The characteristic features of the present invention will be explained below in more detail. In general, the first formant component of a speech signal is considered to be a damped sinusoidal wave which is excited at an interval equal to the pitch period of the speech signal. As mentioned above, adjacent one-pitch waveforms of the speech signal are usually different in phase of the first formant component from each other. In order for the first formant component to hold the same phase, at least a waveform having a duration less than or equal to the pitch period is to be used as the analytical region. Even when the duration of the analytical region is made equal to the pitch period of the speech signal, there is a fear that a phase shift of the first formant component occurs in the analytical region. Accordingly, it is required to place the starting point of the analytical region in the vicinity of the maximum-level position. This problem will be explained below in more detail, with reference to FIG. 1.

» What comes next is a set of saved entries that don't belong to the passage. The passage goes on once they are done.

<file path="src/rtl/counter_4bit.sv">
// counter_4bit
//   Loadable up/down binary counter with synchronous clear, a
//   combinational terminal-count flag and a registered wrap pulse.
//   The count range is 0..MAX_VAL and all arithmetic is modulo MAX_VAL+1.
//
// Ports
//   clk      in   1      rising-edge clock
//   rst      in   1      synchronous active-high reset (out=0, wrap=0)
//   en       in   1      count enable
//   up_dn    in   1      1 = count up, 0 = count down
//   load     in   1      synchronous load strobe
//   load_val in   WIDTH  load value, saturated to MAX_VAL
//   clr      in   1      synchronous functional clear
//   out      out  WIDTH  registered count
//   tc       out  1      terminal count for the current direction
//   wrap     out  1      one-cycle pulse after the count wrapped
//
// Per-edge priority: rst > clr > load > en > hold.
module counter_4bit #(
  parameter int unsigned          WIDTH   = 4,
  parameter logic [WIDTH-1:0]     MAX_VAL = {WIDTH{1'b1}}
) (
  input  logic             clk,
  input  logic             rst,
  input  logic             en,
  input  logic             up_dn,
  input  logic             load,
  input  logic [WIDTH-1:0] load_val,
  input  logic             clr,
  output logic [WIDTH-1:0] out,
  output logic             tc,
  output logic             wrap
);

  logic [WIDTH-1:0] r_out;
  logic             r_wrap;

  logic             w_at_max;
  logic             w_at_zero;
  logic [WIDTH-1:0] w_load_sat;
  logic [WIDTH-1:0] w_inc;
  logic [WIDTH-1:0] w_dec;

  assign w_at_max   = (r_out == MAX_VAL);
  assign w_at_zero  = (r_out == '0);

  // Loads above the terminal value clamp so out never leaves 0..MAX_VAL.
  assign w_load_sat = (load_val > MAX_VAL) ? MAX_VAL : load_val;

  // Wrap points are explicit rather than relying on 2^WIDTH overflow,
  // which keeps non-power-of-two MAX_VAL builds correct.
  assign w_inc      = w_at_max  ? '0      : r_out + WIDTH'(1);
  assign w_dec      = w_at_zero ? MAX_VAL : r_out - WIDTH'(1);

  always_ff @(posedge clk) begin
    if (rst) begin
      r_out  <= '0;
      r_wrap <= 1'b0;
    end else if (clr) begin
      r_out  <= '0;
      r_wrap <= 1'b0;
    end else if (load) begin
      r_out  <= w_load_sat;
      r_wrap <= 1'b0;
    end else if (en) begin
      if (up_dn) begin
        r_out  <= w_inc;
        r_wrap <= w_at_max;
      end else begin
        r_out  <= w_dec;
        r_wrap <= w_at_zero;
      end
    end else begin
      r_wrap <= 1'b0;
    end
  end

  assign out  = r_out;
  assign wrap = r_wrap;
  // tc follows the live direction input, so it flips as soon as up_dn does.
  assign tc   = up_dn ? w_at_max : w_at_zero;

endmodule

</file>
[config.mk]
export PLATFORM = sky130hd
export DESIGN_NAME = ring_osc_meter
export DESIGN_NICKNAME = d
export VERILOG_FILES = /design/src/rtl/ring_osc_meter.sv
export SDC_FILE = /design/constraint.sdc
export NUM_CORES = 1
export LEC_CHECK = 0
export BUFFER_PORTS_ARGS = -buffer_cell sky130_fd_sc_hd__buf_2
export CAP_MARGIN = 20
export CORE_ASPECT_RATIO = 0.6
export CORE_UTILIZATION = 55
export CTS_BUF_LIST = sky130_fd_sc_hd__clkbuf_4 sky130_fd_sc_hd__clkbuf_8
export CTS_CLUSTER_SIZE = 20
export DETAILED_ROUTE_END_ITERATION = 12
export PLACE_DENSITY_LB_ADDON = 0.3
export SYNTH_ARGS = -nofsm -noshare
export SYNTH_HDL_FRONTEND = slang
export SYNTH_SLANG_ARGS = --single-unit
[constraint.sdc]
create_clock -name clk -period 1.7 [get_ports clk]
set_input_delay 0.255 -clock clk [delete_from_list [all_inputs] [get_ports clk]]
set_output_delay 0.255 -clock clk [all_outputs]
set_load 0.01 [all_outputs]
[src/rtl/ring_osc_meter.sv]
// Ring oscillator frequency meter: synchronizes osc_in, counts its rising edges
// over a GATE_CYCLES-long window and reports the saturating count with a valid strobe.
module ring_osc_meter #(
    parameter int GATE_CYCLES = 1024,
    parameter int CNT_W       = 16,
    parameter int SYNC_STAGES = 2
) (
    input  logic             clk,
    input  logic             rst,
    input  logic             osc_in,
    input  logic             start,
    input  logic             continuous,
    output logic [CNT_W-1:0] count,
    output logic             valid,
    output logic             busy,
    output logic             overflow
);
    localparam int GW = $clog2(GATE_CYCLES);
    localparam logic [GW-1:0]    GATE_LAST = GW'(GATE_CYCLES - 1);
    localparam logic [CNT_W-1:0] CNT_MAX   = '1;

    typedef enum logic [1:0] {IDLE = 2'd0, GATE = 2'd1, DONE = 2'd2} state_t;

    state_t                 state_q, state_d;
    logic [SYNC_STAGES-1:0] sync_q, sync_d;
    logic                   hist_q, hist_d;
    logic [GW-1:0]          gate_cnt_q, gate_cnt_d;
    logic [CNT_W-1:0]       edge_cnt_q, edge_cnt_d;
    logic                   sat_q, sat_d;
    logic [CNT_W-1:0]       count_q, count_d;
    logic                   valid_q, valid_d;
    logic                   busy_q, busy_d;
    logic                   overflow_q, overflow_d;
    logic                   osc_edge;
    logic                   arm;

    always_comb begin
        sync_d     = {sync_q[SYNC_STAGES-2:0], osc_in};
        hist_d     = sync_q[SYNC_STAGES-1];
        osc_edge   = sync_q[SYNC_STAGES-1] & ~hist_q;
        state_d    = state_q;
        gate_cnt_d = gate_cnt_q;
        edge_cnt_d = edge_cnt_q;
        sat_d      = sat_q;
        count_d    = count_q;
        valid_d    = 1'b0;
        busy_d     = busy_q;
        overflow_d = overflow_q;
        arm        = 1'b0;

        case (state_q)
            IDLE: arm = start | continuous;
            GATE: begin
                gate_cnt_d = gate_cnt_q + GW'(1);
                if (osc_edge) begin
                    if (edge_cnt_q == CNT_MAX) sat_d = 1'b1;
                    else                       edge_cnt_d = edge_cnt_q + CNT_W'(1);
                end
                // The final-cycle edge is folded into the published result here.
                if (gate_cnt_q == GATE_LAST) begin
                    state_d    = DONE;
                    valid_d    = 1'b1;
                    count_d    = edge_cnt_d;
                    overflow_d = sat_d;
                end
            end
            DONE: begin
                arm = continuous;
                if (!continuous) begin
                    state_d = IDLE;
                    busy_d  = 1'b0;
                end
            end
            default: begin
                state_d = IDLE;
                busy_d  = 1'b0;
            end
        endcase

        if (arm) begin
            state_d    = GATE;
            busy_d     = 1'b1;
            gate_cnt_d = '0;
            edge_cnt_d = '0;
            sat_d      = 1'b0;
        end
    end

    always_ff @(posedge clk or posedge rst) begin
        if (rst) begin
            state_q    <= IDLE;
            sync_q     <= '0;
            hist_q     <= 1'b0;
            gate_cnt_q <= '0;
            edge_cnt_q <= '0;
            sat_q      <= 1'b0;
            count_q    <= '0;
            valid_q    <= 1'b0;
            busy_q     <= 1'b0;
            overflow_q <= 1'b0;
        end else begin
            state_q    <= state_d;
            sync_q     <= sync_d;
            hist_q     <= hist_d;
            gate_cnt_q <= gate_cnt_d;
            edge_cnt_q <= edge_cnt_d;
            sat_q      <= sat_d;
            count_q    <= count_d;
            valid_q    <= valid_d;
            busy_q     <= busy_d;
            overflow_q <= overflow_d;
        end
    end

    assign count    = count_q;
    assign valid    = valid_q;
    assign busy     = busy_q;
    assign overflow = overflow_q;
endmodule
[src/rtl/cabac_rate_pkg.sv]
// Shared constants and helpers for the CABAC rate-estimator blocks.
package cabac_rate_pkg;

   // Flags coded per 4x4 sub-block before escape coding takes over.
   localparam int unsigned C1FLAG_NUMBER = 8;
   localparam int unsigned C2FLAG_NUMBER = 1;

   // Base level from the running gt1/gt2 flag indices, unsigned compares.
   // Thresholds default to the HEVC values but can be overridden by callers
   // that are parameterised differently.
   function automatic logic [1:0] calc_base_level(
      input logic [31:0] c1_idx,
      input logic [31:0] c2_idx,
      input int unsigned c1_num = C1FLAG_NUMBER,
      input int unsigned c2_num = C2FLAG_NUMBER
   );
      logic [1:0] lvl;
      if (c1_idx >= c1_num)      lvl = 2'd1;
      else if (c2_idx >= c2_num) lvl = 2'd2;
      else                       lvl = 2'd3;
      return lvl;
   endfunction

endpackage

[src/rtl/base_level_calc.sv]
// Registered base-level calculator: one request per start, result plus a
// one-cycle done strobe on the following cycle. No busy state.
module base_level_calc
   import cabac_rate_pkg::*;
#(
   parameter int unsigned IDX_W         = 8,
   parameter int unsigned LVL_W         = 8,
   parameter int unsigned C1FLAG_NUMBER = cabac_rate_pkg::C1FLAG_NUMBER,
   parameter int unsigned C2FLAG_NUMBER = cabac_rate_pkg::C2FLAG_NUMBER
) (
   input  logic             clk,
   input  logic             rst_n,
   input  logic             start,
   input  logic [IDX_W-1:0] c1Idx,
   input  logic [IDX_W-1:0] c2Idx,
   output logic [LVL_W-1:0] baseLevel,
   output logic             done
);

   logic [1:0]       lvl_raw;
   logic [LVL_W-1:0] lvl_ext;

   // Rule evaluation; result is 1..3 and zero-extended to the output width.
   always_comb begin
      lvl_raw = calc_base_level(32'(c1Idx), 32'(c2Idx), C1FLAG_NUMBER, C2FLAG_NUMBER);
      lvl_ext = LVL_W'(lvl_raw);
   end

   // Capture on start; level holds between requests, done follows start.
   always_ff @(posedge clk or negedge rst_n) begin
      if (!rst_n) begin
         baseLevel <= '0;
         done      <= 1'b0;
      end else begin
         done <= start;
         if (start) baseLevel <= lvl_ext;
      end
   end

endmodule
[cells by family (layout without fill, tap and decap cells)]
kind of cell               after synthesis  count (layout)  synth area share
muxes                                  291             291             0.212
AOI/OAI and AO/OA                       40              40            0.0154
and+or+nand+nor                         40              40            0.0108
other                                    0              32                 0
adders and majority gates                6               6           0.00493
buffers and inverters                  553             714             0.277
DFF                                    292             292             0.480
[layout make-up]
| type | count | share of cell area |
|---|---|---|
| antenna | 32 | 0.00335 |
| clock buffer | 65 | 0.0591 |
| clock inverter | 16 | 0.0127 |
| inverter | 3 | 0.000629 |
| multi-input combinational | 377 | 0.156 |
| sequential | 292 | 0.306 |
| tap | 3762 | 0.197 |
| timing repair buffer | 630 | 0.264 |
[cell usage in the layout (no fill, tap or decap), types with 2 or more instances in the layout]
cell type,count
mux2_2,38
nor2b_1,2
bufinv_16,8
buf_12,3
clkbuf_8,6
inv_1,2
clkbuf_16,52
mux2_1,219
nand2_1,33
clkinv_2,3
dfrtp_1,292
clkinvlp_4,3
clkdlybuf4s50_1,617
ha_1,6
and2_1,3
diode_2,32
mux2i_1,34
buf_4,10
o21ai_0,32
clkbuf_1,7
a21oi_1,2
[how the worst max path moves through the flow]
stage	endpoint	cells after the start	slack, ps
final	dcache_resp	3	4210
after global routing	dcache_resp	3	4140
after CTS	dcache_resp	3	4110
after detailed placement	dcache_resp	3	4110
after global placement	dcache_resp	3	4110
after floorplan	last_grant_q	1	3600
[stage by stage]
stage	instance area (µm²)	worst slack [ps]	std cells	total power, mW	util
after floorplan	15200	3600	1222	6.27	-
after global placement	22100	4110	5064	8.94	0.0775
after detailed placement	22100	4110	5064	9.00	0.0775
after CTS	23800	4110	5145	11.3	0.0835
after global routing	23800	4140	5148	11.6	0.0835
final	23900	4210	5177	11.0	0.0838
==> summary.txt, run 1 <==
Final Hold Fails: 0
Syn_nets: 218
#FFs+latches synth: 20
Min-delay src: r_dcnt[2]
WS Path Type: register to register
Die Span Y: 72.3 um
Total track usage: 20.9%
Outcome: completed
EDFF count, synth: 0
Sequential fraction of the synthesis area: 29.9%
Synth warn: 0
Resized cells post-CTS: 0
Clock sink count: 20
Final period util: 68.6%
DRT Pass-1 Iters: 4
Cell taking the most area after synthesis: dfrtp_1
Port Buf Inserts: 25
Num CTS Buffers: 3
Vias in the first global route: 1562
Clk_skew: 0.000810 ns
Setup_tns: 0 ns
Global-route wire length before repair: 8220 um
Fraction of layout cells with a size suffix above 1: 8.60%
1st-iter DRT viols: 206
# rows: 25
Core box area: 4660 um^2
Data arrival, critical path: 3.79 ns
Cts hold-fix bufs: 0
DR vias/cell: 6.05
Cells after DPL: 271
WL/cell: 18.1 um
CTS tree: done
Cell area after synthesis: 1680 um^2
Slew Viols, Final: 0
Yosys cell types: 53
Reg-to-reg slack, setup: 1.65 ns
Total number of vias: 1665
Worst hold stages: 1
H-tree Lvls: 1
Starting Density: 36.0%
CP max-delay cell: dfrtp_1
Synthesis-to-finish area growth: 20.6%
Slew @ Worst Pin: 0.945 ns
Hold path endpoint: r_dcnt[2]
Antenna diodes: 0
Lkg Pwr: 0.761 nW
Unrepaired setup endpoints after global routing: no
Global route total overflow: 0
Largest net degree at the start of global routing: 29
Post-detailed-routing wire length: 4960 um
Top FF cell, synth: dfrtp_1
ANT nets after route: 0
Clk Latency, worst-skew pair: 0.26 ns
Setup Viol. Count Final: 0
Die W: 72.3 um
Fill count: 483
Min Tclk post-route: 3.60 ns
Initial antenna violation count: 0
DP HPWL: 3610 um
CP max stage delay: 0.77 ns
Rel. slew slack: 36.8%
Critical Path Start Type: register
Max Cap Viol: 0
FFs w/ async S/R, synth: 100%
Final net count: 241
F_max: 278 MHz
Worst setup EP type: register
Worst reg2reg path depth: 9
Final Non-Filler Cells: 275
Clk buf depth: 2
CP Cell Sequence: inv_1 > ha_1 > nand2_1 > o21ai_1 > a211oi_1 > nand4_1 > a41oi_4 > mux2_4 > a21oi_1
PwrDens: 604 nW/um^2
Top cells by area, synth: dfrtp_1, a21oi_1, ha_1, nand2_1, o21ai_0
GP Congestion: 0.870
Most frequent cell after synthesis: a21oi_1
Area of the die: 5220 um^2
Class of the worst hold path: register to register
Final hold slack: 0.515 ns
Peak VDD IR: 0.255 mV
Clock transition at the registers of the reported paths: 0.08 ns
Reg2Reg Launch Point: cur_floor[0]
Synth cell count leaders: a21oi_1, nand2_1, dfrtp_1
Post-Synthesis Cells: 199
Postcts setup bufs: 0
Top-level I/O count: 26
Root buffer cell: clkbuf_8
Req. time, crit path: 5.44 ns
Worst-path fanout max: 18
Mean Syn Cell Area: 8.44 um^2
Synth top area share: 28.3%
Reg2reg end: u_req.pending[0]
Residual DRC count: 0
File: src/rtl/uart_frame_sched_if.sv
// Byte stream between the frame scheduler (master) and uart_tx (slave).
interface uart_frame_sched_if;
    logic [7:0] tx_data;
    logic       tx_valid;
    logic       tx_ready;

    modport master (output tx_data, output tx_valid, input tx_ready);
    modport slave  (input tx_data, input tx_valid, output tx_ready);
endinterface

File: src/rtl/uart_frame_sched_tick_gen.sv
// Enable-gated period counter producing a one-cycle launch tick.
// The counter sits at zero while disabled, so the first tick lands
// exactly FRAME_PERIOD cycles after en rises.
module frame_tick_gen #(
    parameter int unsigned FRAME_PERIOD = 50000,
    parameter int unsigned CNT_W        = 16
) (
    input  logic clk,
    input  logic rst_n,
    input  logic en,
    output logic tick
);

    localparam logic [CNT_W-1:0] LAST = CNT_W'(FRAME_PERIOD - 1);

    logic [CNT_W-1:0] cnt_q;
    logic [CNT_W-1:0] cnt_d;

    assign tick = en && (cnt_q == LAST);

    // Next count: cleared while disabled or on wrap, otherwise increments.
    always_comb begin
        cnt_d = cnt_q;
        if (!en || tick) begin
            cnt_d = '0;
        end else begin
            cnt_d = cnt_q + CNT_W'(1);
        end
    end

    // Count register.
    always_ff @(posedge clk or negedge rst_n) begin
        if (!rst_n) begin
            cnt_q <= '0;
        end else begin
            cnt_q <= cnt_d;
        end
    end

endmodule

File: src/rtl/uart_frame_sched.sv
// Periodic frame scheduler: snapshots four sensor registers on each launch
// tick and streams SYNC, reg0..reg3 (and a checksum when
// UART_FRAME_SCHED_CHECKSUM_EN is defined) over a valid/ready byte stream.
//
// state | meaning
// IDLE  | waiting for a launch tick
// SYNC  | presenting SYNC_BYTE
// DATA  | presenting snapshot[idx], idx = 0..3
// CSUM  | presenting XOR checksum (checksum build only)
module uart_frame_sched
    import uart_frame_pkg::*;
#(
    parameter int unsigned FRAME_PERIOD = 50000,
    parameter logic [7:0]  SYNC_BYTE    = SYNC_BYTE_DEF,
    parameter int unsigned CNT_W        = 16
) (
    input  logic                clk,
    input  logic                rst_n,
    input  logic                en,
    input  logic [7:0]          reg0,
    input  logic [7:0]          reg1,
    input  logic [7:0]          reg2,
    input  logic [7:0]          reg3,
    uart_frame_sched_if.master  tx,
    output logic                busy,
    output logic                overrun,
    input  logic                overrun_clr,
    output logic [15:0]         frame_cnt
);

    localparam logic [IDX_W-1:0] LAST_IDX = IDX_W'(NUM_DATA_BYTES - 1);

    logic             tick;
    state_e           state_q;
    logic [IDX_W-1:0] idx_q;
    logic [IDX_W-1:0] idx_inc;
    logic [7:0]       snap_q [NUM_DATA_BYTES];
    logic [7:0]       tx_data_q;
    logic             tx_valid_q;
    logic             overrun_q;
    logic [15:0]      frame_cnt_q;
    logic             hs;

    frame_tick_gen #(
        .FRAME_PERIOD (FRAME_PERIOD),
        .CNT_W        (CNT_W)
    ) u_tick (
        .clk   (clk),
        .rst_n (rst_n),
        .en    (en),
        .tick  (tick)
    );

    assign hs      = tx_valid_q & tx.tx_ready;
    assign idx_inc = idx_q + IDX_W'(1);

    // Frame sequencer with registered byte stream outputs and sticky overrun.
    always_ff @(posedge clk or negedge rst_n) begin
        if (!rst_n) begin
            state_q     <= ST_IDLE;
            idx_q       <= '0;
            tx_data_q   <= 8'h00;
            tx_valid_q  <= 1'b0;
            overrun_q   <= 1'b0;
            frame_cnt_q <= 16'd0;
            for (int i = 0; i < NUM_DATA_BYTES; i++) begin
                snap_q[i] <= 8'h00;
            end
        end else begin
            // A tick while a frame is in flight is dropped; set beats clear.
            if (tick && (state_q != ST_IDLE)) begin
                overrun_q <= 1'b1;
            end else if (overrun_clr) begin
                overrun_q <= 1'b0;
            end

            case (state_q)
                ST_IDLE: begin
                    if (tick) begin
                        snap_q[0]  <= reg0;
                        snap_q[1]  <= reg1;
                        snap_q[2]  <= reg2;
                        snap_q[3]  <= reg3;
                        idx_q      <= '0;
                        tx_data_q  <= SYNC_BYTE;
                        tx_valid_q <= 1'b1;
                        state_q    <= ST_SYNC;
                    end
                end
                ST_SYNC: begin
                    if (hs) begin
                        tx_data_q <= snap_q[0];
                        state_q   <= ST_DATA;
                    end
                end
                ST_DATA: begin
                    if (hs) begin
                        if (idx_q == LAST_IDX) begin
`ifdef UART_FRAME_SCHED_CHECKSUM_EN
                            tx_data_q <= frame_csum(snap_q[0], snap_q[1],
                                                    snap_q[2], snap_q[3]);
                            state_q   <= ST_CSUM;
`else
                            tx_valid_q  <= 1'b0;
                            state_q     <= ST_IDLE;
                            frame_cnt_q <= frame_cnt_q + 16'd1;
`endif
                        end else begin
                            idx_q     <= idx_inc;
                            tx_data_q <= snap_q[idx_inc];
                        end
                    end
                end
`ifdef UART_FRAME_SCHED_CHECKSUM_EN
                ST_CSUM: begin
                    if (hs) begin
                        tx_valid_q  <= 1'b0;
                        state_q     <= ST_IDLE;
                        frame_cnt_q <= frame_cnt_q + 16'd1;
                    end
                end
`endif
                default: begin
                    tx_valid_q <= 1'b0;
                    state_q    <= ST_IDLE;
                end
            endcase
        end
    end

    assign tx.tx_data  = tx_data_q;
    assign tx.tx_valid = tx_valid_q;
    assign busy        = (state_q != ST_IDLE);
    assign overrun     = overrun_q;
    assign frame_cnt   = frame_cnt_q;

endmodule

File: src/flat_wrapper.sv
// flat-port wrapper written by rule: the top's interface ports become plain ports
module uart_frame_sched_flat import uart_frame_pkg::*;
#(
    parameter int unsigned FRAME_PERIOD = 50000,
    parameter logic [7:0]  SYNC_BYTE    = SYNC_BYTE_DEF,
    parameter int unsigned CNT_W        = 16
)
  (clk, rst_n, en, reg0, reg1, reg2, reg3, busy, overrun, overrun_clr, frame_cnt, tx_tx_data, tx_tx_valid, tx_tx_ready);
  uart_frame_sched_if tx_i ();
  input  logic clk;
  input  logic rst_n;
  input  logic en;
  input  logic [7:0] reg0;
  input  logic [7:0] reg1;
  input  logic [7:0] reg2;
  input  logic [7:0] reg3;
  output logic busy;
  output logic overrun;
  input  logic overrun_clr;
  output logic [15:0] frame_cnt;
  output wire logic [$bits(tx_i.tx_data)-1:0] tx_tx_data;
  output wire logic [$bits(tx_i.tx_valid)-1:0] tx_tx_valid;
  input wire logic [$bits(tx_i.tx_ready)-1:0] tx_tx_ready;
  assign tx_tx_data = tx_i.tx_data;
  assign tx_tx_valid = tx_i.tx_valid;
  assign tx_i.tx_ready = tx_tx_ready;
  uart_frame_sched #(.FRAME_PERIOD(FRAME_PERIOD), .SYNC_BYTE(SYNC_BYTE), .CNT_W(CNT_W)) u_core (.clk(clk), .rst_n(rst_n), .en(en), .reg0(reg0), .reg1(reg1), .reg2(reg2), .reg3(reg3), .tx(tx_i), .busy(busy), .overrun(overrun), .overrun_clr(overrun_clr), .frame_cnt(frame_cnt));
endmodule
$ cat config.mk
export PLATFORM = sky130hd
export DESIGN_NAME = eval_request_flat
export DESIGN_NICKNAME = d
export VERILOG_FILES = /design/src/rtl/eval_request_if.sv /design/src/rtl/eval_request.sv /design/src/flat_wrapper.sv
export SDC_FILE = /design/constraint.sdc
export NUM_CORES = 1
export LEC_CHECK = 0
export ABC_AREA = 1
export ABC_CLOCK_PERIOD_IN_PS = 9100
export CORE_ASPECT_RATIO = 1.1
export CORE_MARGIN = 2
export CORE_UTILIZATION = 60
export DETAILED_ROUTE_END_ITERATION = 7
export HOLD_SLACK_MARGIN = 0.08
export PLACE_DENSITY = 0.8
export SLEW_MARGIN = 20
export SYNTH_ARGS = -nofsm -noshare
export SYNTH_HDL_FRONTEND = slang
export SYNTH_SLANG_ARGS = --single-unit
$ cat constraint.sdc
create_clock -name clk -period 9.1 [get_ports clk]
set_input_delay 1.82 -clock clk [delete_from_list [all_inputs] [get_ports clk]]
set_output_delay 1.82 -clock clk [all_outputs]
set_load 0.05 [all_outputs]
<file path="config.mk">
export PLATFORM = sky130hd
export DESIGN_NAME = wf_joystick_scan_sched
export DESIGN_NICKNAME = d
export VERILOG_FILES = /design/src/rtl/wf_joystick_scan_sched.sv
export SDC_FILE = /design/constraint.sdc
export NUM_CORES = 1
export LEC_CHECK = 0
export CORE_AREA = 2 2 113 115
export DETAILED_ROUTE_END_ITERATION = 8
export DIE_AREA = 0 0 115 117
export MAX_ROUTING_LAYER = met4
export PLACE_DENSITY = 0.79
export SYNTH_ARGS = -nofsm -noshare
export SYNTH_HDL_FRONTEND = slang
export SYNTH_SLANG_ARGS = --single-unit
</file>
<file path="constraint.sdc">
create_clock -name clk -period 1.5 [get_ports clk]
set_input_delay 0.3 -clock clk [delete_from_list [all_inputs] [get_ports clk]]
set_output_delay 0.3 -clock clk [all_outputs]
set_load 0.1 [all_outputs]
</file>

FIG. 1 is a waveform chart for explaining an inventive speech analysis method which is carried out for the speech waveform (b) of FIG. 2. Referring to FIG. 1, when the analytical region having a duration A longer than the pitch period of the speech signal (b) is used, the phase of the first formant component changes in the analytical region. Hence, it is necessary to make the duration of the analytical region equal to the pitch period of the speech signal. In a case where the analytical region has a duration which is indicated by reference character B and is equal to the pitch period, however, the phase of the first formant component can vary. Now, attention is paid to the fact that the first formant component can be approximated by a damaged sinusoidal wave. Thus, a maximum-level position in that portion of the speech signal which has a duration equal to the pitch period, is detected, and the speech signal is traced from the maximum-level position in a time reversing direction to find a zero-crossing point where the level of the traced signal is first reduced to zero. When the analytical region starts from the zero-crossing point and has a duration equal to the pitch period, the analytical region is free from the phase shift of the first formant component, and thus a stable analytical result can be obtained. This analytical region is indicated by reference character C in FIG. 1. It is to be noted that a zero level indicates the mean value of the signal level in a one-pitch waveform.

As mentioned above, an accurate analytical result can be obtained by using the one-pitch waveform C as the analytical region. In the above, however, no attention is paid to frequency resolution. When speech analysis is made in the analytical region C, the frequency resolution is equal to the reciprocal of the pitch period (that is, pitch frequency). In ordinary cases, the frequency resolution thus obtained lies in a range from 70 to 500 Hz. Accordingly, the analytical result will be low in frequency resolution. The frequency resolution can be enhanced by using a virtual waveform W_I which is obtained by adding a zero-level signal to the one-pitch waveform C, as the analytical region. The virtual waveform W_I will be hereinafter referred to as "zero-inflated one-pitch waveform". When the waveform W_I has a duration of T sec, the analytical result which is obtained by using the waveform W_I as the analytical region, has a frequency resolution of (1/T)Hz. By selecting the value of the time T appropirately, the analytical result is able to have high frequency resolution.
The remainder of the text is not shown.